The first thing that pops out to me (and I’m sure most of you) is the protein: 24 g. The sugar is extremely low, sodium is high (usually good), and everything else seems to check out. What I realized here is that I don’t even usually check the labels on protein powders. The very first thing I do when checking to see if protein powders are healthy or not is the ingredients. I have compiled a list of ingredients you want to stay away from as much as possible:

-Artificial sweeteners
-Glucose, sucralose
-Milk solids/powders

And actually as I researched more, the more findings I found that a ton of protein in the form of powder isn’t always even the best, or good in general. What we as athletes are looking for in a sports drink (yes, even for weightlifting) is a little bit of protein and a lot of carbohydrates. That was very surprising to me because I was always told that eating carbohydrates before athletic events will lead to the best outcome because it gives us energy.

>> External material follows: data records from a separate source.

What follows belongs to an exercise in optimizing a design on an open flow for small area, a short achievable clock period and few clock cycles per item; a production flow would make more cautious choices. In this exercise RTL edits were held to simulation tests only and were not proved equivalent to the original.

## anffl_tex_etc1_encoder
module anffl_tex_etc1_encoder
(
  input  logic        clk,
  input  logic        rst_n,
  input  logic        in_valid,
  output logic        in_ready,
  input  logic [23:0] in_texel,
  output logic        out_valid,
  input  logic        out_ready,
  output logic [63:0] out_block,
  output logic        busy
);
Size in the first run: roughly 1600 flip-flops.
clock: 17.0 ns
lec_check: 0
cap_margin: 20
core_margin: 2
core_utilization: 40
cts_cluster_diameter: 100
cts_cluster_size: 25
slew_margin: 20
run.sh (not shown) runs the stock make flow with config.mk's settings and CLKGATE_MAP_FILE= SYNTH_SCRIPT=/design/flow/synth_recipe.tcl, a recipe that flattens the netlist after the stock synthesis.
Testbench counts at the start, summed over its fixed seeds: cycles 6,328, blocks 384.
==> next run, changes <==
--- a/flow/design.v
+++ b/flow/design.v
@@ -160,115 +160,97 @@
   output logic        in_ready,
   input  logic [23:0] in_texel,
   output logic        out_valid,
   input  logic        out_ready,
   output logic [63:0] out_block,
   output logic        busy
 );
   localparam int AW = anffl_tex_pkg::AW;
   logic [3:0] ph, widx, ph_n, widx_n;
-  logic       pend, run_q, done_pend, fill, ov, rdy_q, busy_q;
-  logic       ov_o, slot_q, pok_q, rdy_i;
-  logic       last_q;    
-  logic       inc;       
+  logic       pend, run_q, done_pend, fill, ov, wr_d, rdy_q, busy_q;
   logic       pend_n, run_n, done_n, fill_n, ov_n, start_n;
   logic [2:0] nblk, nblk_n;
   logic       start, ev0, wr, ta, tb, idle;
   logic       v1, v2, v3;
   assign start     = (ph == 4'd0) && pend && (!done_pend || !ov);
   assign ev0       = (ph == 4'd0) ? start : run_q;
-  assign rdy_i     = slot_q && pok_q;
-  assign inc       = in_valid && last_q;
-  assign wr        = in_valid && rdy_i;
+  assign wr        = in_valid && rdy_q;
   assign ta        = (ph == 4'd3) && done_pend && !ov && !fill;
   assign tb        = (ph == 4'd5) && fill;
   assign in_ready  = rdy_q;
-  assign out_valid = ov_o;
+  assign out_valid = ov;
   assign idle      = (widx == 4'd0) && !pend && !run_q && !done_pend && !fill
                      && !v1 && !v2 && !v3;
   assign busy      = busy_q;
   always_comb begin
     ph_n    = (ph == 4'd0 && idle && !wr) ? 4'd0 : ph + 4'd1;
     widx_n  = wr ? widx + 4'd1 : widx;
-    pend_n  = inc ? 1'b1 : (start ? 1'b0 : pend);
+    pend_n  = (wr && widx == 4'd15) ? 1'b1 : (start ? 1'b0 : pend);
     run_n   = (ph == 4'd0) ? start : run_q;
     done_n  = (ph == 4'd15 && run_q) ? 1'b1 : (tb ? 1'b0 : done_pend);
     fill_n  = ta ? 1'b1 : (tb ? 1'b0 : fill);
     ov_n    = tb ? 1'b1 : ((ov && out_ready) ? 1'b0 : ov);
-    case ({inc, ov && out_ready})
+    case ({wr && widx == 4'd15, ov && out_ready})
       2'b10:   nblk_n = nblk + 3'd1;
       2'b01:   nblk_n = nblk - 3'd1;
       default: nblk_n = nblk;
     endcase
     start_n = (ph_n == 4'd0) && pend_n && (!done_n || !ov_n);
   end
-  logic dec_ok, busy_n, rdy_n;
+  logic inc_ok, dec_ok, busy_n, rdy_n;
   logic [3:0] rdy_w;    
-  logic [3:0] slot_w, pok_w, last_w;
-  logic       slot_n, pok_n, last_n;
+  assign inc_ok = rdy_q && (widx == 4'd15);
   assign dec_ok = ov;
   always_comb begin
     for (int k = 0; k < 4; k++) begin
       logic       w, o, pn, dn, on, sn;
       logic [3:0] wn, phk;
-      w  = k[1] && rdy_i;
+      w  = k[1] && rdy_q;
       o  = k[0];
       wn = w ? widx + 4'd1 : widx;
       phk = (ph == 4'd0 && idle && !w) ? 4'd0 : ph + 4'd1;
       pn = (w && widx == 4'd15) ? 1'b1 : (start ? 1'b0 : pend);
       on = tb ? 1'b1 : ((ov && o) ? 1'b0 : ov);
       sn = (phk == 4'd0) && pn && (!done_n || !on);
-      slot_w[k] = (phk == wn);
-      pok_w[k]  = !pn || sn;
-      rdy_w[k]  = slot_w[k] && pok_w[k];
-      last_w[k] = rdy_w[k] && (wn == 4'd15);
+      rdy_w[k] = (phk == wn) && (!pn || sn);
     end
-    last_n = last_w[{in_valid, out_ready}];
-    rdy_n  = rdy_w[{in_valid, out_ready}];
-    slot_n = slot_w[{in_valid, out_ready}];
-    pok_n  = pok_w[{in_valid, out_ready}];
-    case ({inc, out_ready && dec_ok})
+    rdy_n = rdy_w[{in_valid, out_ready}];
+    case ({in_valid && inc_ok, out_ready && dec_ok})
       2'b10:   busy_n = 1'b1;
       2'b01:   busy_n = (nblk > 3'd1);
       default: busy_n = (nblk != 3'd0);
     endcase
   end
   always_ff @(posedge clk or negedge rst_n) begin
     if (!rst_n) begin
       ph        <= '0;
       widx      <= '0;
       pend      <= 1'b0;
       run_q     <= 1'b0;
       done_pend <= 1'b0;
       fill      <= 1'b0;
       ov        <= 1'b0;
+      wr_d      <= 1'b0;
       nblk      <= '0;
       rdy_q     <= 1'b0;
       busy_q    <= 1'b0;
-      slot_q    <= 1'b0;
-      pok_q     <= 1'b0;
-      ov_o      <= 1'b0;
-      last_q    <= 1'b0;
     end else begin
       ph        <= ph_n;
       widx      <= widx_n;
       pend      <= pend_n;
       run_q     <= run_n;
       done_pend <= done_n;
       fill      <= fill_n;
       ov        <= ov_n;
+      wr_d      <= wr;
       nblk      <= nblk_n;
       rdy_q     <= rdy_n;
       busy_q    <= busy_n;
-      slot_q    <= slot_n;
-      pok_q     <= pok_n;
-      ov_o      <= tb || (ov_o && !out_ready);
-      last_q    <= last_n;
     end
   end
   logic [23:0] tr [16];
   always_ff @(posedge clk) begin
     for (int i = 0; i < 15; i++) tr[i] <= tr[i+1];
     tr[15] <= wr ? in_texel : tr[0];
   end
   logic [10:0] sum [2][3];
   logic [1:0]  wsb;       
What happened: The new run passed the timing, design-rule and antenna checks. Fmax is higher by 7.8%. Synthesized cell count grows by 2.4%. Die area goes up by 0.99%. Worst setup slack gains 0.42 ns. Cell count grows by 1.7%. Area after synthesis came out higher by 1.0%.
Testbench counts after the change, summed over its fixed seeds: cycles 6,328, blocks 384.

-- port drivers added, routing unchanged --
No port has a modelled driver above. Below, the same layouts with a new extraction and two added sets of constraints.
Step 1, drivers: a clkbuf_16 drives clk and a buf_2 each remaining input, both assumed.
Step 2 also shifts input and output timing later by t, the mid clock arrival at the registers, as if the neighbouring blocks saw the same clock.
Three values: no drivers, after step 1, after step 2; two values: the first two.
run	t (ns)	setup slack, ns	hold WS [ns]	worst setup path after step 2
the first run	0.820	11.147 / 11.147 / 11.147	0.309 / 0.309 / 0.309	register to register
the second run	0.806	11.571 / 11.571 / 11.115	0.277 / 0.277 / 0.277	input to register
After both steps every run listed still meets setup and hold. For the second run, which loses most, drivers alone change the setup slack by 0.000 ns; drivers and shift together by -0.456 ns.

The fact of the matter is that building muscle is possible without protein. And not to mention, protein powder isn’t something that you will want to be drinking on a regular basis throughout the day. It is usually just a one time thing.

So now we know what not to look for, but what do we want in a sports drink?

No specific ingredients, but a good mix of the following:

-Carbohydrates (depending on the circumstance)

PowerBar Recovery Label
PowerBar Recovery

This PowerBar is known to simply taste terrible. It contains 90 calories, three grams or protein, and 10g of sugar in a scoop. It supports muscle recovery and repair, rapid re-hydration, and speeds glycogen restoration. I made my mind up when I found out that it tastes bad.

Muscle Milk
Muscle Milk

Muscle Milk widely known throughout the U.S. and weightlifting community. In fact, it is in most gas stations and convenience stores. However, it contains soy lecithin, maltodextrin, milk protien, and too many artificial flavors and oils.

After searching for hours and hours, I finally found some drinks that tasted at least alright, and were mostly healthy…

Pur Pak - Active Lifestyle Supplement
Pur Pak – Active Lifestyle Supplement


Emergen-C Vitamin C Dietary Supplement (click to buy)


And the Winner is (which I do drink on a regular basis)…


Power Paks – Electrolyte Stamina (click to buy)

I will say that I am still looking for something that I get excited to see no matter the time of day or scenario. The previous are mostly healthy for you, but still don’t have that taste or Powerade, soda, or Gatorade. Who knows, maybe I’ll start producing my own line of drinks some day.